### Task
Some lines of the records below include the word "flow". Report how many, and write nothing besides the number.

### Records for processing
This design comes from an exercise in tuning for small area, a short achievable clock period and few clock cycles per item on the open sky130 flow, not from production work.
In this exercise RTL edits were held to simulation tests only and were not proved equivalent to the original.
No activity file was given, so power comes from the tool's default toggle rates.

`design/flow/design.v`:
```
package conv_route_pkg;
    localparam int COUNT = 4;
    localparam int ADDR_WIDTH = 8;
    localparam int DATA_WIDTH = 16;
    localparam int MAX_CH = 8;
    localparam int C_WIDTH = 4;
endpackage
`timescale 1ns/1ps
module input_buffer (
    input  logic                                  i_clk,
    input  logic                                  i_wr_en,
    input  logic [conv_route_pkg::ADDR_WIDTH-1:0] i_wr_addr,
    input  logic [conv_route_pkg::DATA_WIDTH-1:0] i_wr_data,
    input  logic                                  i_rd_en,
    input  logic [conv_route_pkg::ADDR_WIDTH-1:0] i_rd_addr,
    output logic [conv_route_pkg::DATA_WIDTH-1:0] o_rd_data
);
    logic [conv_route_pkg::DATA_WIDTH-1:0] mem [2**conv_route_pkg::ADDR_WIDTH];
    logic                                  wr_en_q;
    logic [conv_route_pkg::ADDR_WIDTH-1:0] wr_addr_q;
    logic [conv_route_pkg::DATA_WIDTH-1:0] wr_data_q;
    always_ff @(posedge i_clk) begin
        wr_en_q   <= i_wr_en;
        wr_addr_q <= i_wr_addr;
        wr_data_q <= i_wr_data;
    end
    always_ff @(posedge i_clk) begin
        if (wr_en_q) begin
            mem[wr_addr_q] <= wr_data_q;
        end
    end
    always_ff @(posedge i_clk) begin
        if (i_rd_en) begin
            o_rd_data <= mem[i_rd_addr];
        end
    end
endmodule
`timescale 1ns/1ps
module input_controller (
    input  logic                                  i_clk,
    input  logic                                  i_nrst,
    input  logic                                  i_en,
    input  logic                                  i_reg_clear,
    input  logic [conv_route_pkg::ADDR_WIDTH-1:0] i_start_addr,
    input  logic [conv_route_pkg::ADDR_WIDTH-1:0] i_i_size,
    input  logic [conv_route_pkg::ADDR_WIDTH-1:0] i_o_size,
    input  logic [conv_route_pkg::ADDR_WIDTH-1:0] i_stride,
    input  logic [conv_route_pkg::ADDR_WIDTH-1:0] i_i_c_size,
    input  logic                                  i_adv,
    output logic                                  o_valid,
    output logic [conv_route_pkg::ADDR_WIDTH-1:0] o_addr,
    output logic                                  o_ctx_last,
    output logic                                  o_layer_last
);
    localparam int AW = conv_route_pkg::ADDR_WIDTH;
    localparam int CW = conv_route_pkg::C_WIDTH;
    logic          busy;
    logic          start;
    logic          more;
    logic          step;
    logic [AW-1:0] stride_r;
    logic [AW-1:0] i_size_r;
    logic [CW-1:0] c_r;
    logic [CW-1:0] cm1_r;
    logic [AW-1:0] nm1_r;
    logic          c_is1;
    logic          n_is1;
    logic [AW-1:0] pix_step;
    logic [AW-1:0] row_step;
    logic [CW-1:0] kd;
    logic [AW-1:0] yd;
    logic [AW-1:0] xd;
    logic          k_last;
    logic          y_last;
    logic          x_last;
    logic [1:0]    pc;
    logic [AW-1:0] addr;
    logic [AW-1:0] pix_addr;
    logic [AW-1:0] row_addr;
    logic [AW-1:0] pix_next;
    logic [AW-1:0] row_next;
    assign start    = i_en && !busy;
    assign more     = !(k_last && y_last && x_last);
    assign step     = o_valid && more && i_adv;
    assign pix_next = pix_addr + pix_step;
    assign row_next = row_addr + row_step;
    assign o_addr       = addr;
    assign o_layer_last = !more;
    assign o_ctx_last   = k_last && (pc == 2'd3) && more;
    tile_reader tile_reader_inst (
        .i_clk          (i_clk),
        .i_stride       (stride_r),
        .i_i_size       (i_size_r),
        .i_c_size       (c_r),
        .i_c_is1        (c_is1),
        .i_start        (start),
        .i_start_stride (i_stride),
        .o_pix_step     (pix_step),
        .o_row_step     (row_step)
    );
    always_ff @(posedge i_clk or negedge i_nrst) begin
        if (!i_nrst) begin
            busy    <= 1'b0;
            o_valid <= 1'b0;
        end else if (i_reg_clear) begin
            busy    <= 1'b0;
            o_valid <= 1'b0;
        end else if (start) begin
            busy    <= 1'b1;
            o_valid <= 1'b1;
        end else if (o_valid && !more && i_adv) begin
            o_valid <= 1'b0;
        end
    end
    always_ff @(posedge i_clk) begin
        if (start) begin
            stride_r <= i_stride;
            i_size_r <= i_i_size;
            c_r      <= i_i_c_size[CW-1:0];
            cm1_r    <= i_i_c_size[CW-1:0] - 1'b1;
            nm1_r    <= i_o_size - 1'b1;
            c_is1    <= (i_i_c_size == 8'd1);
            n_is1    <= (i_o_size == 8'd1);
            kd       <= i_i_c_size[CW-1:0] - 1'b1;
            k_last   <= (i_i_c_size == 8'd1);
            yd       <= i_o_size - 1'b1;
            y_last   <= (i_o_size == 8'd1);
            xd       <= i_o_size - 1'b1;
            x_last   <= (i_o_size == 8'd1);
            pc       <= 2'd0;
            addr     <= i_start_addr;
            pix_addr <= i_start_addr;
            row_addr <= i_start_addr;
        end else if (step) begin
            if (!k_last) begin
                kd     <= kd - 1'b1;
                k_last <= (kd == CW'(1));
                addr   <= addr + 1'b1;
            end else begin
                kd     <= cm1_r;
                k_last <= c_is1;
                pc     <= pc + 1'b1;
                if (!y_last) begin
                    yd       <= yd - 1'b1;
                    y_last   <= (yd == AW'(1));
                    pix_addr <= pix_next;
                    addr     <= pix_next;
                end else begin
                    yd       <= nm1_r;
                    y_last   <= n_is1;
                    xd       <= xd - 1'b1;
                    x_last   <= (xd == AW'(1));
                    row_addr <= row_next;
                    pix_addr <= row_next;
                    addr     <= row_next;
                end
            end
        end
    end
endmodule
`timescale 1ns/1ps
module tile_reader (
    input  logic                                  i_clk,
    input  logic [conv_route_pkg::ADDR_WIDTH-1:0] i_stride,
    input  logic [conv_route_pkg::ADDR_WIDTH-1:0] i_i_size,
    input  logic [conv_route_pkg::C_WIDTH-1:0]    i_c_size,
    input  logic                                  i_c_is1,
    input  logic                                  i_start,
    input  logic [conv_route_pkg::ADDR_WIDTH-1:0] i_start_stride,
    output logic [conv_route_pkg::ADDR_WIDTH-1:0] o_pix_step,
    output logic [conv_route_pkg::ADDR_WIDTH-1:0] o_row_step
);
    logic [conv_route_pkg::ADDR_WIDTH-1:0] sw;
    logic [conv_route_pkg::ADDR_WIDTH-1:0] sw_now;
    assign sw_now = i_stride * i_i_size;
    always_ff @(posedge i_clk) begin
        if (i_start) begin
            o_pix_step <= i_start_stride;
        end else begin
            o_pix_step <= i_stride * {4'b0, i_c_size};
        end
        sw         <= sw_now;
        o_row_step <= i_c_is1 ? sw_now : sw * {4'b0, i_c_size};
    end
endmodule
`timescale 1ns/1ps
module route_fifo (
    input  logic i_clk,
    input  logic i_nrst,
    input  logic i_clear,
    input  logic i_pop,
    input  logic i_in_valid,
    input  logic i_in_ctx_last,
    input  logic i_in_layer_last,
    output logic o_load,
    output logic o_valid,
    output logic o_context_done,
    output logic o_done
);
    logic ctx_last;
    logic layer_last;
    logic take;
    assign o_load = !o_valid || i_pop;
    assign take   = o_valid && i_pop;
    always_ff @(posedge i_clk) begin
        if (o_load) begin
            ctx_last   <= i_in_ctx_last;
            layer_last <= i_in_layer_last;
        end
    end
    always_ff @(posedge i_clk or negedge i_nrst) begin
        if (!i_nrst) begin
            o_valid        <= 1'b0;
            o_context_done <= 1'b0;
            o_done         <= 1'b0;
        end else if (i_clear) begin
            o_valid        <= 1'b0;
            o_context_done <= 1'b0;
            o_done         <= 1'b0;
        end else begin
            if (o_load) begin
                o_valid <= i_in_valid;
            end
            o_context_done <= take && ctx_last;
            if (take && layer_last) begin
                o_done <= 1'b1;
            end
        end
    end
endmodule
`timescale 1ns/1ps
module conv_route_top (
    input  logic                                  i_clk,
    input  logic                                  i_nrst,
    input  logic                                  i_wr_en,
    input  logic [conv_route_pkg::ADDR_WIDTH-1:0] i_wr_addr,
    input  logic [conv_route_pkg::DATA_WIDTH-1:0] i_wr_data,
    input  logic [conv_route_pkg::ADDR_WIDTH-1:0] i_start_addr,
    input  logic [conv_route_pkg::ADDR_WIDTH-1:0] i_i_size,
    input  logic [conv_route_pkg::ADDR_WIDTH-1:0] i_o_size,
    input  logic [conv_route_pkg::ADDR_WIDTH-1:0] i_stride,
    input  logic [conv_route_pkg::ADDR_WIDTH-1:0] i_i_c_size,
    input  logic                                  i_en,
    input  logic                                  i_reg_clear,
    input  logic                                  i_pop,
    output logic [conv_route_pkg::DATA_WIDTH-1:0] o_data,
    output logic                                  o_valid,
    output logic                                  o_ready,
    output logic                                  o_context_done,
    output logic                                  o_done
);
    logic [conv_route_pkg::ADDR_WIDTH-1:0] rd_addr;
    logic                                  rd_valid;
    logic                                  rd_ctx_last;
    logic                                  rd_layer_last;
    logic                                  load;
    assign o_ready = o_valid;
    input_controller input_controller_inst (
        .i_clk        (i_clk),
        .i_nrst       (i_nrst),
        .i_en         (i_en),
        .i_reg_clear  (i_reg_clear),
        .i_start_addr (i_start_addr),
        .i_i_size     (i_i_size),
        .i_o_size     (i_o_size),
        .i_stride     (i_stride),
        .i_i_c_size   (i_i_c_size),
        .i_adv        (load),
        .o_valid      (rd_valid),
        .o_addr       (rd_addr),
        .o_ctx_last   (rd_ctx_last),
        .o_layer_last (rd_layer_last)
    );
    input_buffer input_buffer_inst (
        .i_clk     (i_clk),
        .i_wr_en   (i_wr_en),
        .i_wr_addr (i_wr_addr),
        .i_wr_data (i_wr_data),
        .i_rd_en   (load),
        .i_rd_addr (rd_addr),
        .o_rd_data (o_data)
    );
    route_fifo route_fifo_inst (
        .i_clk           (i_clk),
        .i_nrst          (i_nrst),
        .i_clear         (i_reg_clear),
        .i_pop           (i_pop),
        .i_in_valid      (rd_valid),
        .i_in_ctx_last   (rd_ctx_last),
        .i_in_layer_last (rd_layer_last),
        .o_load          (load),
        .o_valid         (o_valid),
        .o_context_done  (o_context_done),
        .o_done          (o_done)
    );
endmodule
```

### Solution below
2